File: config.mk
export PLATFORM = sky130hd
export DESIGN_NAME = rast_ctrl
export DESIGN_NICKNAME = d
export VERILOG_FILES = /design/src/design/rast_pkg.sv /design/src/design/rast_ctrl.sv
export SDC_FILE = /design/constraint.sdc
export NUM_CORES = 1
export LEC_CHECK = 0
export BUFFER_PORTS_ARGS = -buffer_cell sky130_fd_sc_hd__buf_4
export CORE_MARGIN = 3
export CORE_UTILIZATION = 25
export DETAILED_ROUTE_END_ITERATION = 6
export REMOVE_ABC_BUFFERS = 1
export SYNTH_ARGS = -nofsm -noshare
export SYNTH_HDL_FRONTEND = slang
export SYNTH_SLANG_ARGS = --single-unit
File: constraint.sdc
create_clock -name clk -period 4.8 [get_ports clk]
set_input_delay 0.24 -clock clk [delete_from_list [all_inputs] [get_ports clk]]
set_output_delay 0.24 -clock clk [all_outputs]
set_load 0.01 [all_outputs]
`config.mk`:
```
export PLATFORM = sky130hd
export DESIGN_NAME = pulse_capture_and_duty_tick_unit_top
export DESIGN_NICKNAME = d
export VERILOG_FILES = /design/src/rtl/pcdt_pkg.sv /design/src/rtl/pulse_capture_and_duty_tick_unit_top.sv
export SDC_FILE = /design/constraint.sdc
export NUM_CORES = 1
export LEC_CHECK = 0
export BUFFER_PORTS_ARGS = -buffer_cell sky130_fd_sc_hd__buf_2
export CAP_MARGIN = 40
export CORE_ASPECT_RATIO = 1.4
export CORE_MARGIN = 10
export CORE_UTILIZATION = 54
export DETAILED_ROUTE_END_ITERATION = 10
export PLACE_DENSITY = 0.75
export SETUP_SLACK_MARGIN = 0.15
export SYNTH_ARGS = -nofsm -noshare
export SYNTH_HDL_FRONTEND = slang
export SYNTH_SLANG_ARGS = --single-unit
```
`constraint.sdc`:
```
create_clock -name i_clk -period 5.7 [get_ports i_clk]
set_clock_uncertainty 0.2 [all_clocks]
set_input_delay 0.285 -clock i_clk [delete_from_list [all_inputs] [get_ports i_clk]]
set_output_delay 0.285 -clock i_clk [all_outputs]
set_load 0.05 [all_outputs]
```
## src/design/nested_region_latency_stats_core_assert.svh

```systemverilog
// Assertion macros for the region profiler.
`ifndef NESTED_REGION_LATENCY_STATS_CORE_ASSERT_SVH
`define NESTED_REGION_LATENCY_STATS_CORE_ASSERT_SVH

`ifndef SYNTHESIS

`define NRLS_ASSERT_NOW(label, clk, rst, ante, cons) \
   label: assert property (@(posedge clk) disable iff (rst) (ante) |-> (cons)) \
      else $error("nrls: same-cycle check failed");

`define NRLS_ASSERT_NEXT(label, clk, rst, ante, cons) \
   label: assert property (@(posedge clk) disable iff (rst) (ante) |=> (cons)) \
      else $error("nrls: next-cycle check failed");

`else

`define NRLS_ASSERT_NOW(label, clk, rst, ante, cons)

`define NRLS_ASSERT_NEXT(label, clk, rst, ante, cons)

`endif

`endif

```

## src/design/nrls_pkg.sv

```systemverilog
`default_nettype none

package nrls_pkg;

   localparam int OP_W           = 2;
   localparam int CAT_W          = 5;
   localparam int TS_W           = 64;
   localparam int CNT_W          = 32;
   localparam int STATUS_W       = 2;
   localparam int CATEGORY_COUNT = 32;
   localparam int STACK_DEPTH    = 8;
   localparam int SP_W           = $clog2(STACK_DEPTH + 1);
   localparam int STK_IDX_W      = (STACK_DEPTH > 1) ? $clog2(STACK_DEPTH) : 1;

   localparam logic [OP_W-1:0] OP_ENTER = 2'd0;
   localparam logic [OP_W-1:0] OP_LEAVE = 2'd1;
   localparam logic [OP_W-1:0] OP_READ  = 2'd2;

   localparam logic [STATUS_W-1:0] STATUS_OK        = 2'd0;
   localparam logic [STATUS_W-1:0] STATUS_OVERFLOW  = 2'd1;
   localparam logic [STATUS_W-1:0] STATUS_UNDERFLOW = 2'd2;

   typedef struct packed {
      logic [CNT_W-1:0] count;
      logic [TS_W-1:0]  lat_total;
      logic [TS_W-1:0]  occ_total;
      logic [TS_W-1:0]  lat_min;
      logic [TS_W-1:0]  lat_max;
      logic [TS_W-1:0]  occ_min;
      logic [TS_W-1:0]  occ_max;
   } stats_type;

   typedef struct packed {
      logic             active;
      logic [CAT_W-1:0] cat;
      logic [TS_W-1:0]  lat_start;
      logic [TS_W-1:0]  occ_start;
      logic [TS_W-1:0]  accum;
   } ctx_type;

   typedef struct packed {
      logic             en;
      logic [CAT_W-1:0] addr;
      stats_type        data;
   } stats_wr_type;

   typedef struct packed {
      logic                 en;
      logic [STK_IDX_W-1:0] addr;
      ctx_type              data;
   } stack_wr_type;

endpackage

`default_nettype wire

```

## src/design/nrls_stats_update.sv

```systemverilog
`default_nettype none

module nrls_stats_update (
   input  nrls_pkg::stats_type           old_stats,
   input  logic [nrls_pkg::TS_W-1:0]     lat,
   input  logic [nrls_pkg::TS_W-1:0]     occ,
   output nrls_pkg::stats_type           new_stats
);
   import nrls_pkg::*;

   always_comb begin
      new_stats.lat_total = old_stats.lat_total + lat;
      new_stats.occ_total = old_stats.occ_total + occ;
      if (old_stats.count == '0) begin
         new_stats.lat_min = lat;
         new_stats.lat_max = lat;
         new_stats.occ_min = occ;
         new_stats.occ_max = occ;
      end else begin
         new_stats.lat_min = (lat < old_stats.lat_min) ? lat : old_stats.lat_min;
         new_stats.lat_max = (lat > old_stats.lat_max) ? lat : old_stats.lat_max;
         new_stats.occ_min = (occ < old_stats.occ_min) ? occ : old_stats.occ_min;
         new_stats.occ_max = (occ > old_stats.occ_max) ? occ : old_stats.occ_max;
      end
      // saturating count
      new_stats.count = (old_stats.count == '1) ? old_stats.count
                                                : old_stats.count + CNT_W'(1);
   end

endmodule

`default_nettype wire

```
### config.mk
export PLATFORM = sky130hd
export DESIGN_NAME = tsc_div3
export DESIGN_NICKNAME = d
export VERILOG_FILES = /design/src/rtl/assert_macros.svh /design/src/rtl/tsc_pkg.sv /design/src/rtl/tsc_div3.sv
export SDC_FILE = /design/constraint.sdc
export NUM_CORES = 1
export LEC_CHECK = 0
export BUFFER_PORTS_ARGS = -buffer_cell sky130_fd_sc_hd__buf_2
export CAP_MARGIN = 5
export CORE_ASPECT_RATIO = 0.6
export CORE_MARGIN = 2
export CORE_UTILIZATION = 60
export CTS_CLUSTER_DIAMETER = 40
export DETAILED_ROUTE_END_ITERATION = 6
export GPL_ROUTABILITY_DRIVEN = 0
export PLACE_DENSITY = 0.83
export REMOVE_ABC_BUFFERS = 1
export SKIP_CTS_REPAIR_TIMING = 1
export SLEW_MARGIN = 10
export SYNTH_ARGS = -nofsm -noshare
export SYNTH_HDL_FRONTEND = slang
export SYNTH_SLANG_ARGS = --single-unit
### constraint.sdc
create_clock -name clock -period 18.05 [get_ports clock]
set_input_delay 3.61 -clock clock [delete_from_list [all_inputs] [get_ports clock]]
set_output_delay 3.61 -clock clock [all_outputs]
set_load 0.02 [all_outputs]
`src/rtl/pwmt_pkg.sv`:
```
// Shared types, constants and register indexes of the four-comparator PWM timer.
package pwmt_pkg;

    // Channel count the datapath is built for, and the default build
    localparam int CH_MAX              = 4;
    localparam int DEF_NUM_COMPARATORS = 4;
    localparam int DEF_COMPARE_WIDTH   = 16;

    // Fixed field widths
    localparam int COUNT_W     = 31;
    localparam int SCALED_W    = 16;
    localparam int SCALE_W     = 4;
    localparam int MODES_W     = 8;
    localparam int CFG_INDEX_W = 8;
    localparam int CFG_DATA_W  = 16;

    // Configuration register indexes
    localparam logic [CFG_INDEX_W-1:0] REG_SCALE         = 8'd0;
    localparam logic [CFG_INDEX_W-1:0] REG_ENABLE_ALWAYS = 8'd1;
    localparam logic [CFG_INDEX_W-1:0] REG_ZERO_COMPARE  = 8'd2;
    localparam logic [CFG_INDEX_W-1:0] REG_MODES         = 8'd3;
    localparam logic [CFG_INDEX_W-1:0] REG_COMPARE_0     = 8'd4;
    localparam logic [CFG_INDEX_W-1:0] REG_COMPARE_1     = 8'd5;
    localparam logic [CFG_INDEX_W-1:0] REG_COMPARE_2     = 8'd6;
    localparam logic [CFG_INDEX_W-1:0] REG_COMPARE_3     = 8'd7;

    // Input actions
    typedef enum logic [1:0] {
        ACT_TICK  = 2'd0,
        ACT_ARM   = 2'd1,
        ACT_LOAD  = 2'd2,
        ACT_CLEAR = 2'd3
    } pwmt_action_t;

    typedef struct packed {
        logic [1:0]         action;
        logic [COUNT_W-1:0] value;
    } pwmt_in_t;

    typedef struct packed {
        logic [CH_MAX-1:0]   gpio_bits;
        logic [CH_MAX-1:0]   pending_bits;
        logic [SCALED_W-1:0] scaled_count;
        logic [COUNT_W-1:0]  count_value;
        logic                one_shot_armed;
    } pwmt_out_t;

    // Configuration seen by the comparator bank
    typedef struct packed {
        logic [SCALE_W-1:0]              scale;
        logic                            enable_always;
        logic                            zero_compare;
        logic [MODES_W-1:0]              modes;
        logic [CH_MAX-1:0][SCALED_W-1:0] thresholds;
    } pwmt_cfg_t;

endpackage

```
`src/rtl/pwmt_compare.sv`:
```
// Comparator bank: center fold, threshold compare and gang gating per channel.
module pwmt_compare
    import pwmt_pkg::*;
#(
    parameter int NUM_COMPARATORS = DEF_NUM_COMPARATORS,
    parameter int COMPARE_WIDTH   = DEF_COMPARE_WIDTH
)
(
    input  pwmt_cfg_t           cfg,
    input  logic [SCALED_W-1:0] scaled,
    output logic [CH_MAX-1:0]   match,
    output logic [CH_MAX-1:0]   gpio
);

    localparam logic [SCALED_W-1:0] SCALED_MASK =
        SCALED_W'((32'd1 << COMPARE_WIDTH) - 32'd1);

    // Build each channel; channels past the configured count stay quiet
    for (genvar i = 0; i < CH_MAX; i++) begin : g_ch
        if (i < NUM_COMPARATORS) begin : g_used
            localparam int NXT = (i + 1) % NUM_COMPARATORS;
            logic [SCALED_W-1:0] folded;

            // Fold the upper half back down in center mode
            assign folded = (cfg.modes[i] && scaled[COMPARE_WIDTH-1]) ?
                            (scaled ^ SCALED_MASK) : scaled;
            assign match[i] = (folded >= (cfg.thresholds[i] & SCALED_MASK));
            // Gang: drop the output while the next channel matches
            assign gpio[i] = match[i] & ~(cfg.modes[CH_MAX+i] & match[NXT]);
        end else begin : g_unused
            assign match[i] = 1'b0;
            assign gpio[i]  = 1'b0;
        end
    end

endmodule

```
`src/rtl/pwm_timer_four_compare.sv`:
```
// Top level of the PWM timer with four comparators.
// A beat accepted into the input register moves on to the result register once the
// result slot is free or draining, and is offered at the output from there.
// Throughput is one beat per cycle while the output is not stalled, set by the combinational
// path from the input register through counter, shifter and comparators. Reset (rst_n low,
// asynchronous) clears the counter, restart, one-shot, match history, pending bits, gpio
// hold, all configuration registers and the valid flags of both pipeline stages.
module pwm_timer_four_compare
    import pwmt_pkg::*;
#(
    parameter int NUM_COMPARATORS = DEF_NUM_COMPARATORS,
    parameter int COMPARE_WIDTH   = DEF_COMPARE_WIDTH
)
(
    input  logic                   clk,
    input  logic                   rst_n,
    input  logic                   cfg_we,
    input  logic [CFG_INDEX_W-1:0] cfg_index,
    input  logic [CFG_DATA_W-1:0]  cfg_data,
    input  logic                   in_valid,
    output logic                   in_ready,
    input  pwmt_in_t               in_data,
    output logic                   out_valid,
    input  logic                   out_ready,
    output pwmt_out_t              out_data
);

    localparam logic [SCALED_W-1:0] SCALED_MASK =
        SCALED_W'((32'd1 << COMPARE_WIDTH) - 32'd1);
    localparam logic [CH_MAX-1:0] CH_MASK =
        CH_MAX'((32'd1 << NUM_COMPARATORS) - 32'd1);

    pwmt_cfg_t           cfg_reg;
    pwmt_in_t            in_reg;
    logic                in_valid_reg;
    pwmt_out_t           out_reg;
    logic                out_valid_reg;

    logic [COUNT_W-1:0]  counter_reg, counter_next;
    logic                restart_reg, restart_next;
    logic                one_shot_reg, one_shot_next;
    logic [CH_MAX-1:0]   prev_match_reg, prev_match_next;
    logic [CH_MAX-1:0]   pending_reg, pending_next;
    logic [CH_MAX-1:0]   gpio_reg, gpio_next;

    logic                advance;
    logic                running;
    logic                do_tick;
    pwmt_action_t        action;
    logic [COUNT_W-1:0]  shifted;
    logic [SCALED_W-1:0] scaled;
    logic                wrap;
    logic [CH_MAX-1:0]   match;
    logic [CH_MAX-1:0]   gpio;

    // Configuration registers
    always_ff @(posedge clk or negedge rst_n)
    begin
        if (!rst_n)
        begin
            cfg_reg <= '0;
        end
        else if (cfg_we)
        begin
            unique case (cfg_index)
                REG_SCALE:         cfg_reg.scale         <= cfg_data[SCALE_W-1:0];
                REG_ENABLE_ALWAYS: cfg_reg.enable_always <= cfg_data[0];
                REG_ZERO_COMPARE:  cfg_reg.zero_compare  <= cfg_data[0];
                REG_MODES:         cfg_reg.modes         <= cfg_data[MODES_W-1:0];
                REG_COMPARE_0:     cfg_reg.thresholds[0] <= cfg_data[SCALED_W-1:0];
                REG_COMPARE_1:     cfg_reg.thresholds[1] <= cfg_data[SCALED_W-1:0];
                REG_COMPARE_2:     cfg_reg.thresholds[2] <= cfg_data[SCALED_W-1:0];
                REG_COMPARE_3:     cfg_reg.thresholds[3] <= cfg_data[SCALED_W-1:0];
                default:           ;
            endcase
        end
    end

    // Handshake: move the input beat on when the result slot is free or draining
    assign advance   = in_valid_reg && (!out_valid_reg || out_ready);
    assign in_ready  = !in_valid_reg || advance;
    assign out_valid = out_valid_reg;
    assign out_data  = out_reg;

    // Input register
    always_ff @(posedge clk or negedge rst_n)
    begin
        if (!rst_n)
        begin
            in_valid_reg <= 1'b0;
        end
        else if (in_valid && in_ready)
        begin
            in_valid_reg <= 1'b1;
        end
        else if (advance)
        begin
            in_valid_reg <= 1'b0;
        end
    end

    always_ff @(posedge clk)
    begin
        if (in_valid && in_ready)
        begin
            in_reg <= in_data;
        end
    end

    assign action  = pwmt_action_t'(in_reg.action);
    assign running = cfg_reg.enable_always | one_shot_reg;
    assign do_tick = (action == ACT_TICK) && running;

    // Scale the new counter value; comparators and result both use it
    assign shifted = counter_next >> cfg_reg.scale;
    assign scaled  = shifted[SCALED_W-1:0] & SCALED_MASK;
    assign wrap    = (scaled == SCALED_MASK);

    pwmt_compare #(
        .NUM_COMPARATORS (NUM_COMPARATORS),
        .COMPARE_WIDTH   (COMPARE_WIDTH)
    ) u_compare (
        .cfg    (cfg_reg),
        .scaled (scaled),
        .match  (match),
        .gpio   (gpio)
    );

    // Counter update
    always_comb
    begin
        counter_next = counter_reg;
        if (action == ACT_LOAD)
        begin
            counter_next = in_reg.value;
        end
        else if (do_tick)
        begin
            counter_next = restart_reg ? '0 : counter_reg + COUNT_W'(1);
        end
    end

    // Remaining state update for the current beat
    always_comb
    begin
        restart_next    = restart_reg;
        one_shot_next   = one_shot_reg;
        prev_match_next = prev_match_reg;
        pending_next    = pending_reg;
        gpio_next       = gpio_reg;
        unique case (action)
            ACT_TICK:
            begin
                if (running)
                begin
                    restart_next    = wrap | (match[0] & cfg_reg.zero_compare);
                    one_shot_next   = one_shot_reg & ~wrap & ~match[0];
                    gpio_next       = gpio;
                    pending_next    = pending_reg | (match & ~prev_match_reg);
                    prev_match_next = match;
                end
            end
            ACT_ARM:   one_shot_next = 1'b1;
            ACT_LOAD:  ;
            ACT_CLEAR: pending_next = pending_reg & ~in_reg.value[CH_MAX-1:0];
            default:   ;
        endcase
    end

    // Timer state
    always_ff @(posedge clk or negedge rst_n)
    begin
        if (!rst_n)
        begin
            counter_reg    <= '0;
            restart_reg    <= 1'b0;
            one_shot_reg   <= 1'b0;
            prev_match_reg <= '0;
            pending_reg    <= '0;
            gpio_reg       <= '0;
        end
        else if (advance)
        begin
            counter_reg    <= counter_next;
            restart_reg    <= restart_next;
            one_shot_reg   <= one_shot_next;
            prev_match_reg <= prev_match_next;
            pending_reg    <= pending_next;
            gpio_reg       <= gpio_next;
        end
    end

    // Result register
    always_ff @(posedge clk or negedge rst_n)
    begin
        if (!rst_n)
        begin
            out_valid_reg <= 1'b0;
        end
        else if (advance)
        begin
            out_valid_reg <= 1'b1;
        end
        else if (out_ready)
        begin
            out_valid_reg <= 1'b0;
        end
    end

    always_ff @(posedge clk)
    begin
        if (advance)
        begin
            out_reg.gpio_bits      <= gpio_next;
            out_reg.pending_bits   <= pending_next;
            out_reg.scaled_count   <= scaled;
            out_reg.count_value    <= counter_next;
            out_reg.one_shot_armed <= one_shot_next;
        end
    end

    // Unused channels never raise pending
    a_pending_used: assert property (@(posedge clk) disable iff (!rst_n)
        (pending_reg & ~CH_MASK) == '0)
        else $error("pending bit set on unused channel");

    // Restart is only requested by a running tick
    a_restart_src: assert property (@(posedge clk) disable iff (!rst_n)
        $rose(restart_reg) |-> $past(advance && do_tick))
        else $error("restart raised without a tick");

    // One-shot is only armed by an arm beat
    a_arm_src: assert property (@(posedge clk) disable iff (!rst_n)
        $rose(one_shot_reg) |-> $past(advance && action == ACT_ARM))
        else $error("one-shot armed without an arm beat");

    // Counter holds while no beat advances
    a_count_hold: assert property (@(posedge clk) disable iff (!rst_n)
        !advance |=> $stable(counter_reg))
        else $error("counter moved without a beat");

endmodule
```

→ **What this task involves**: Your answer should be each line of the data that contains the word "shifted", copied as it stands.

→ **Response for this exercise**:
    logic [COUNT_W-1:0]  shifted;
    assign shifted = counter_next >> cfg_reg.scale;
    assign scaled  = shifted[SCALED_W-1:0] & SCALED_MASK;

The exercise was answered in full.